One of Donald Trump’s greatest strengths is his ability to repeat himself endlessly. It takes some doing. At 9 p.m. tonight, he says, he’ll give the world a big primetime showstopper announcement. It’s expected that he will reveal something about foreign influence or operations in “the stolen election” of 2020.
Escalate, threaten, befuddle, try to find an off-ramp on more agreeable terms, and if necessary bore the enemy into submission
We don’t know exactly what, but we can be sure Trump will reiterate that he actually won three presidential elections, not two, and that he’ll use this stunt to push The Safeguard American Voter Eligibility Act (SAVE) Act. That’s currently his pet obsession. And Trump just keeps going until he gets what he wants.

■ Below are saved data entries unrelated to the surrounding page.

[src/rtl/uart_rx_8n1.sv]
// uart_rx_8n1: 8N1 serial receiver with mid-bit 2-of-3 sampling, frame/break
// detection and a valid/ready byte output.
//   clk        in  48 MHz system clock
//   rst        in  synchronous active-high reset
//   rx_in      in  asynchronous serial line, idle high
//   rx_data    out received byte (first bit on the wire in bit 0)
//   rx_valid   out rx_data holds an unconsumed byte
//   rx_ready   in  consumer takes rx_data when rx_valid && rx_ready
//   frame_err  out one-cycle pulse: stop bit low, data nonzero
//   break_det  out one-cycle pulse: stop bit low, data all zero
//   overrun    out one-cycle pulse: good byte dropped, previous one unconsumed
//   rx_busy    out receiver is inside a frame
module uart_rx_8n1
   import uart_pkg::*;
#(
   parameter int unsigned CLKS_PER_BIT = CLKS_PER_BIT_DEFAULT,
   parameter int unsigned HALF_BIT     = CLKS_PER_BIT / 2
) (
   input  logic       clk,
   input  logic       rst,
   input  logic       rx_in,
   output logic [7:0] rx_data,
   output logic       rx_valid,
   input  logic       rx_ready,
   output logic       frame_err,
   output logic       break_det,
   output logic       overrun,
   output logic       rx_busy
);

   localparam int unsigned      CNT_W    = $clog2(CLKS_PER_BIT);
   localparam logic [CNT_W-1:0] SUB_LAST = CNT_W'(CLKS_PER_BIT - 1);
   localparam logic [CNT_W-1:0] SUB_MID  = CNT_W'(HALF_BIT);

   logic rxs, maj;

   uart_rx_sync u_sync (
      .clk   (clk),
      .rst   (rst),
      .rx_in (rx_in),
      .rxs   (rxs),
      .maj   (maj)
   );

   rx_state_e        state_q, state_d;
   logic [CNT_W-1:0] sub_q, sub_d;
   logic [3:0]       bit_q, bit_d;
   logic [7:0]       shift_q, shift_d;
   logic [7:0]       data_q, data_d;
   logic             valid_q, valid_d;
   logic             fe_q, fe_d;
   logic             bd_q, bd_d;
   logic             ov_q, ov_d;
   logic             busy_q, busy_d;
   logic             armed_q, armed_d;
   logic [1:0]       settle_q, settle_d;
   logic             sample_pt;

   always_comb begin
      state_d  = state_q;
      sub_d    = sub_q;
      bit_d    = bit_q;
      shift_d  = shift_q;
      data_d   = data_q;
      valid_d  = valid_q;
      fe_d     = 1'b0;
      bd_d     = 1'b0;
      ov_d     = 1'b0;
      busy_d   = (state_q != IDLE);
      // The synchroniser resets to 1, so rxs only reflects the real line two
      // cycles after reset; a start is accepted only once the line has been
      // seen high after that point.
      settle_d = (settle_q == 2'd2) ? settle_q : settle_q + 2'd1;
      armed_d  = armed_q | ((settle_q == 2'd2) & rxs);

      sample_pt = (sub_q == SUB_MID);

      if (valid_q && rx_ready) begin
         valid_d = 1'b0;
      end

      if (state_q == START || state_q == DATA || state_q == STOP) begin
         if (sub_q == SUB_LAST) begin
            sub_d = '0;
            bit_d = bit_q + 4'd1;
         end else begin
            sub_d = sub_q + CNT_W'(1);
         end
      end

      case (state_q)
         IDLE: begin
            if (armed_q && !rxs) begin
               state_d = START;
               sub_d   = '0;
               bit_d   = '0;
            end
         end
         START: begin
            if (sample_pt) begin
               state_d = maj ? IDLE : DATA;
            end
         end
         DATA: begin
            if (sample_pt) begin
               shift_d = {maj, shift_q[7:1]};
               if (bit_q == 4'd8) begin
                  state_d = STOP;
               end
            end
         end
         STOP: begin
            if (sample_pt) begin
               if (maj) begin
                  // A byte accepted in this same cycle frees the holding
                  // register, so the new byte replaces it without overrun.
                  if (valid_q && !rx_ready) begin
                     ov_d = 1'b1;
                  end else begin
                     data_d  = shift_q;
                     valid_d = 1'b1;
                  end
                  state_d = IDLE;
               end else begin
                  if (shift_q == 8'h00) begin
                     bd_d = 1'b1;
                  end else begin
                     fe_d = 1'b1;
                  end
                  state_d = WAIT_HIGH;
               end
            end
         end
         WAIT_HIGH: begin
            if (rxs) begin
               state_d = IDLE;
            end
         end
         default: state_d = IDLE;
      endcase
   end

   always_ff @(posedge clk) begin
      if (rst) begin
         state_q  <= IDLE;
         sub_q    <= '0;
         bit_q    <= '0;
         shift_q  <= '0;
         data_q   <= '0;
         valid_q  <= 1'b0;
         fe_q     <= 1'b0;
         bd_q     <= 1'b0;
         ov_q     <= 1'b0;
         busy_q   <= 1'b0;
         armed_q  <= 1'b0;
         settle_q <= '0;
      end else begin
         state_q  <= state_d;
         sub_q    <= sub_d;
         bit_q    <= bit_d;
         shift_q  <= shift_d;
         data_q   <= data_d;
         valid_q  <= valid_d;
         fe_q     <= fe_d;
         bd_q     <= bd_d;
         ov_q     <= ov_d;
         busy_q   <= busy_d;
         armed_q  <= armed_d;
         settle_q <= settle_d;
      end
   end

   assign rx_data   = data_q;
   assign rx_valid  = valid_q;
   assign frame_err = fe_q;
   assign break_det = bd_q;
   assign overrun   = ov_q;
   assign rx_busy   = busy_q;

endmodule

But it’s all becoming quite boring. The public is inured to his surprises, even when they are shocks. Apathy has set in.
In the Donald’s first term, Democrats successfully latched on to the term “Trump fatigue” to describe how voters felt about his endless and often social-media-led drama. In his second term, that fatigue risks turning into exhaustion.
We are living through the Trump monotony – and everything seems to be on a loop.
He has restarted the war with Iran, which in any other time would be major news, and it’s certainly meaningful if you happen to have been on the receiving end of Iran’s retaliatory strikes on Bahrain this week.
But now, after the apocalyptic Truth Socials over Easter, the incendiary rhetoric, the bombs and missiles, and even the possibility of an imminent global economic crisis, the public doesn’t seem to be engaged.
He stops the blockade, he starts the blockade. He announces a new 20 percent Hormuz Strait toll to be paid to the US, then drops it the next day and goes back to talking about trade deals.
It’s the same playbook as the worldwide tariffs last year, and in fact we see it in everything Trump does. Escalate, threaten, befuddle, try to find an off-ramp on more agreeable terms, and if necessary bore the enemy into submission.
Everything about Trump has been said a million times, including the point that he thinks of his presidency as a reality TV series. But the point about reality television is that it is actually quite dull, and the viewer usually gets bored and changes the channel.
Trump’s story is so extraordinary – his political success so improbable and mesmerizing – that it defies sense to suggest it has now turned dull. Perhaps he will astound us all tonight with some truly jaw-dropping allegation or plotline. Maybe he’ll declare a land war on Iran in the coming days, too, just to show he can.
But we have been saturated with blockbuster Trump news for so long that it’s hard to sense if anything is a groundbreaking development anymore. And the people are switching off.